Sillanpää M, Camfield P R, Camfield C S, Aromaa M, Helenius H, Rautava P, Hauser W A
Department of Child Neurology, University of Turku, Turku, Finland.
Dev Med Child Neurol. 2008 Jan;50(1):25-8. doi: 10.1111/j.1469-8749.2007.02006.x.

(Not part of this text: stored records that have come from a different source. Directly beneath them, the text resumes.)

Context: an optimization exercise on an open-source flow, tuned for a short achievable clock period and few clock cycles per item. The choices shown serve that exercise and are no tape-out recipe. Function was checked by simulation only, so behaviour that the tests miss may differ from the original.

==> branch ember: inputs <==
Design lc3_core, start of the top module:
module lc3_core (
    input  wire        clk,
    input  wire        reset,         
    output wire        mem_req,
    output wire        mem_we,
    output wire [15:0] mem_addr,
    output wire [15:0] mem_wdata,
    input  wire [15:0] mem_rdata,
    input  wire        mem_ready,
    input  wire        kbd_avail,
    input  wire [7:0]  kbd_char,
    output wire        kbd_take,
    output wire        disp_emit,
    output wire [7:0]  disp_char,
    output wire        halted,
    output wire        double_fault
);
    localparam [15:0] RESET_PC  = 16'h3000;
    localparam [15:0] SSP_INIT  = 16'h3000;
    localparam [15:0] USP_INIT  = 16'h0000;
    localparam integer B_RUN   = 0;    
    localparam integer B_LD    = 1;    
    localparam integer B_PTRL  = 2;    
    localparam integer B_PTRS  = 3;    
    localparam integer B_ST    = 4;    
    localparam integer B_POP1  = 5;    
    localparam integer B_POP2  = 6;    
    localparam integer B_PUSH1 = 7;    
    localparam integer B_PUSH2 = 8;    
    localparam integer B_VEC   = 9;    
    localparam integer B_ENTRY = 10;    
    localparam integer B_INTW  = 11;    
    localparam integer B_STOP  = 12;    
    localparam integer B_DEV   = 13;    
    localparam NM = 14;
    localparam [NM-1:0] M_RUN   = 14'b1 << B_RUN;
    localparam [NM-1:0] M_LD    = 14'b1 << B_LD;
    localparam [NM-1:0] M_PTRL  = 14'b1 << B_PTRL;
    localparam [NM-1:0] M_PTRS  = 14'b1 << B_PTRS;
    localparam [NM-1:0] M_ST    = 14'b1 << B_ST;
    localparam [NM-1:0] M_POP1  = 14'b1 << B_POP1;
    localparam [NM-1:0] M_POP2  = 14'b1 << B_POP2;
  ...
Settings: LEC_CHECK=0, ABC_AREA=1, ABC_CLOCK_PERIOD_IN_PS=2000, CAP_MARGIN=20, CORE_MARGIN=2, CORE_UTILIZATION=40, SETUP_SLACK_MARGIN=4.8, SLEW_MARGIN=20; clock period 8.0 ns.
standard.sh (not shown) runs the stock make flow with config.mk's settings and CLKGATE_MAP_FILE= SYNTH_SCRIPT=/design/flow/synth_recipe.tcl, a recipe that flattens the netlist after the stock synthesis.
==> flow/flow/run.sh <==
#!/bin/bash
set -euo pipefail
export BUFFER_PORTS_ARGS="-buffer_cell sky130_fd_sc_hd__buf_4"
bash standard.sh MATCH_CELL_FOOTPRINT=0 finish > standard.log 2>&1
==> inputs of branch willow, as changes to branch ember <==
--- a/flow/design.v
+++ b/flow/design.v
@@ -288,22 +288,24 @@
                             (a_addr[15:3] == 13'h1FC0 && a_addr[0] == 1'b1 && a_addr[2:1] != 2'b11);
     wire        sp_ok  = a_v & ~a_dev & (a_addr[15:11] != 5'h00) & (a_addr[15:11] != 5'h1F);
     wire        sp_br  = (mem_rdata[15:12] == 4'b0000) &&
                          ((mem_rdata[11:9] == 3'b111) || (mem_rdata[8] && mem_rdata[11:9] != 3'b000));
     wire        sp_jsr = (mem_rdata[15:12] == 4'b0100) && mem_rdata[11];
     wire        sp_take = sp_ok & (sp_br | sp_jsr);
-    wire [15:0] sp_lo9  = kadd({7'd0, a_inc[8:0]},  {7'd0, mem_rdata[8:0]});
-    wire [15:0] sp_lo11 = kadd({5'd0, a_inc[10:0]}, {5'd0, mem_rdata[10:0]});
-    wire [15:0] sp_hi9p = kadd({9'd0, a_inc[15:9]}, 16'd1);
-    wire [15:0] sp_hi9m = kadd({9'd0, a_inc[15:9]}, 16'hFFFF);
-    wire [15:0] sp_hi11p = kadd({11'd0, a_inc[15:11]}, 16'd1);
-    wire [15:0] sp_hi11m = kadd({11'd0, a_inc[15:11]}, 16'hFFFF);
-    wire [6:0]  sp_hi9  = mem_rdata[8] ? (sp_lo9[9] ? a_inc[15:9] : sp_hi9m[6:0])
-                                       : (sp_lo9[9] ? sp_hi9p[6:0] : a_inc[15:9]);
-    wire [4:0]  sp_hi11 = mem_rdata[10] ? (sp_lo11[11] ? a_inc[15:11] : sp_hi11m[4:0])
-                                        : (sp_lo11[11] ? sp_hi11p[4:0] : a_inc[15:11]);
+    wire [15:0] sp_c9   = kadd({6'd0, a_addr[8:0], 1'b1},  {6'd0, mem_rdata[8:0], 1'b1});
+    wire [15:0] sp_c11  = kadd({4'd0, a_addr[10:0], 1'b1}, {4'd0, mem_rdata[10:0], 1'b1});
+    wire [9:0]  sp_lo9  = sp_c9[10:1];
+    wire [11:0] sp_lo11 = sp_c11[12:1];
+    wire [15:0] sp_hi9p = kadd({9'd0, a_addr[15:9]}, 16'd1);
+    wire [15:0] sp_hi9m = kadd({9'd0, a_addr[15:9]}, 16'hFFFF);
+    wire [15:0] sp_hi11p = kadd({11'd0, a_addr[15:11]}, 16'd1);
+    wire [15:0] sp_hi11m = kadd({11'd0, a_addr[15:11]}, 16'hFFFF);
+    wire [6:0]  sp_hi9  = mem_rdata[8] ? (sp_lo9[9] ? a_addr[15:9] : sp_hi9m[6:0])
+                                       : (sp_lo9[9] ? sp_hi9p[6:0] : a_addr[15:9]);
+    wire [4:0]  sp_hi11 = mem_rdata[10] ? (sp_lo11[11] ? a_addr[15:11] : sp_hi11m[4:0])
+                                        : (sp_lo11[11] ? sp_hi11p[4:0] : a_addr[15:11]);
     wire [15:0] sp_tgt  = sp_jsr ? {sp_hi11, sp_lo11[10:0]} : {sp_hi9, sp_lo9[8:0]};
     wire        f_pt   = sp_take | bt_hit;
     wire [15:0] fa     = a_v ? (bt_hit ? bt_out : a_inc) : fpc;
     wire [3:0]  ainc_dk = {a_addr == 16'hFE05, a_addr == 16'hFE03, a_addr == 16'hFE01, a_addr == 16'hFDFF};
     wire [3:0]  fa_dk  = a_v ? (bt_hit ? bt_odk : ainc_dk) : dk(fpc);
     wire        fa_dev = |fa_dk;
==> inputs of branch maple, as changes to branch ember <==
--- a/flow/design.v
+++ b/flow/design.v
@@ -288,22 +288,24 @@
                             (a_addr[15:3] == 13'h1FC0 && a_addr[0] == 1'b1 && a_addr[2:1] != 2'b11);
     wire        sp_ok  = a_v & ~a_dev & (a_addr[15:11] != 5'h00) & (a_addr[15:11] != 5'h1F);
     wire        sp_br  = (mem_rdata[15:12] == 4'b0000) &&
                          ((mem_rdata[11:9] == 3'b111) || (mem_rdata[8] && mem_rdata[11:9] != 3'b000));
     wire        sp_jsr = (mem_rdata[15:12] == 4'b0100) && mem_rdata[11];
     wire        sp_take = sp_ok & (sp_br | sp_jsr);
-    wire [15:0] sp_lo9  = kadd({7'd0, a_inc[8:0]},  {7'd0, mem_rdata[8:0]});
-    wire [15:0] sp_lo11 = kadd({5'd0, a_inc[10:0]}, {5'd0, mem_rdata[10:0]});
-    wire [15:0] sp_hi9p = kadd({9'd0, a_inc[15:9]}, 16'd1);
-    wire [15:0] sp_hi9m = kadd({9'd0, a_inc[15:9]}, 16'hFFFF);
-    wire [15:0] sp_hi11p = kadd({11'd0, a_inc[15:11]}, 16'd1);
-    wire [15:0] sp_hi11m = kadd({11'd0, a_inc[15:11]}, 16'hFFFF);
-    wire [6:0]  sp_hi9  = mem_rdata[8] ? (sp_lo9[9] ? a_inc[15:9] : sp_hi9m[6:0])
-                                       : (sp_lo9[9] ? sp_hi9p[6:0] : a_inc[15:9]);
-    wire [4:0]  sp_hi11 = mem_rdata[10] ? (sp_lo11[11] ? a_inc[15:11] : sp_hi11m[4:0])
-                                        : (sp_lo11[11] ? sp_hi11p[4:0] : a_inc[15:11]);
+    wire [15:0] sp_c9   = kadd({6'd0, a_addr[8:0], 1'b1},  {6'd0, mem_rdata[8:0], 1'b1});
+    wire [15:0] sp_c11  = kadd({4'd0, a_addr[10:0], 1'b1}, {4'd0, mem_rdata[10:0], 1'b1});
+    wire [9:0]  sp_lo9  = sp_c9[10:1];
+    wire [11:0] sp_lo11 = sp_c11[12:1];
+    wire [15:0] sp_hi9p = kadd({9'd0, a_addr[15:9]}, 16'd1);
+    wire [15:0] sp_hi9m = kadd({9'd0, a_addr[15:9]}, 16'hFFFF);
+    wire [15:0] sp_hi11p = kadd({11'd0, a_addr[15:11]}, 16'd1);
+    wire [15:0] sp_hi11m = kadd({11'd0, a_addr[15:11]}, 16'hFFFF);
+    wire [6:0]  sp_hi9  = mem_rdata[8] ? (sp_lo9[9] ? a_addr[15:9] : sp_hi9m[6:0])
+                                       : (sp_lo9[9] ? sp_hi9p[6:0] : a_addr[15:9]);
+    wire [4:0]  sp_hi11 = mem_rdata[10] ? (sp_lo11[11] ? a_addr[15:11] : sp_hi11m[4:0])
+                                        : (sp_lo11[11] ? sp_hi11p[4:0] : a_addr[15:11]);
     wire [15:0] sp_tgt  = sp_jsr ? {sp_hi11, sp_lo11[10:0]} : {sp_hi9, sp_lo9[8:0]};
     wire        f_pt   = sp_take | bt_hit;
     wire [15:0] fa     = a_v ? (bt_hit ? bt_out : a_inc) : fpc;
     wire [3:0]  ainc_dk = {a_addr == 16'hFE05, a_addr == 16'hFE03, a_addr == 16'hFE01, a_addr == 16'hFDFF};
     wire [3:0]  fa_dk  = a_v ? (bt_hit ? bt_odk : ainc_dk) : dk(fpc);
     wire        fa_dev = |fa_dk;
Settings changed: CORE_UTILIZATION 40 to 45.
==> flow_metrics.tcl <==
set metrics [dict create \
    netlist_area_sq_um 45200 \
    area_growth_syn_to_layout_pct 35.8 \
    status "finished clean" \
    yosysUniqueCellTypes 74 \
    r2r-start "d_s1[3]" \
    postCtsSetupBuffers 383 \
    grtUsageMet2 0.631 \
]
Source of the figures above: branch ember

This study compared the incidence of febrile seizures (FS) reported prospectively up to 5 years of age, with the prevalence of FS by parental recall in the same cohort using the same questionnaire at 12 years of age. Both prospective and retrospective data were available for 807 children (389 males, 418 females). The number of children reported to have experienced FS in the prospective study was 57, and in the retrospective study was 45, yielding a cumulative incidence of 7.1 and 5.6% respectively. In the retrospective study there was an under-reporting of 19 children, over-reporting of eight children, and one child misreported by age at onset. Overall sensitivity of the retrospective approach was 65% and specificity was 99%. Positive predictive value was 82% and negative predictive value was 97%. Retrospective data underestimate the frequency of FS with high specificity but low sensitivity. Recall data suggest that some children with FS were not reported in the prospective data. These biases should be considered when evaluating the value of FS as a predictor of future health effects.
本研究比较了前瞻性报告的5岁以下热性惊厥(FS)发病率,与同一队列中12岁时通过父母回忆使用相同问卷得出的FS患病率。807名儿童(389名男性,418名女性)同时有前瞻性和回顾性数据。前瞻性研究中报告经历过FS的儿童数量为57名,回顾性研究中为45名,累积发病率分别为7.1%和5.6%。回顾性研究中有19名儿童漏报,8名儿童错报,1名儿童起病年龄错报。回顾性方法的总体敏感性为65%,特异性为99%。阳性预测值为82%,阴性预测值为97%。回顾性数据以高特异性但低敏感性低估了FS的频率。回忆数据表明,前瞻性数据中未报告一些患有FS的儿童。在评估FS作为未来健康影响预测指标的价值时,应考虑这些偏差。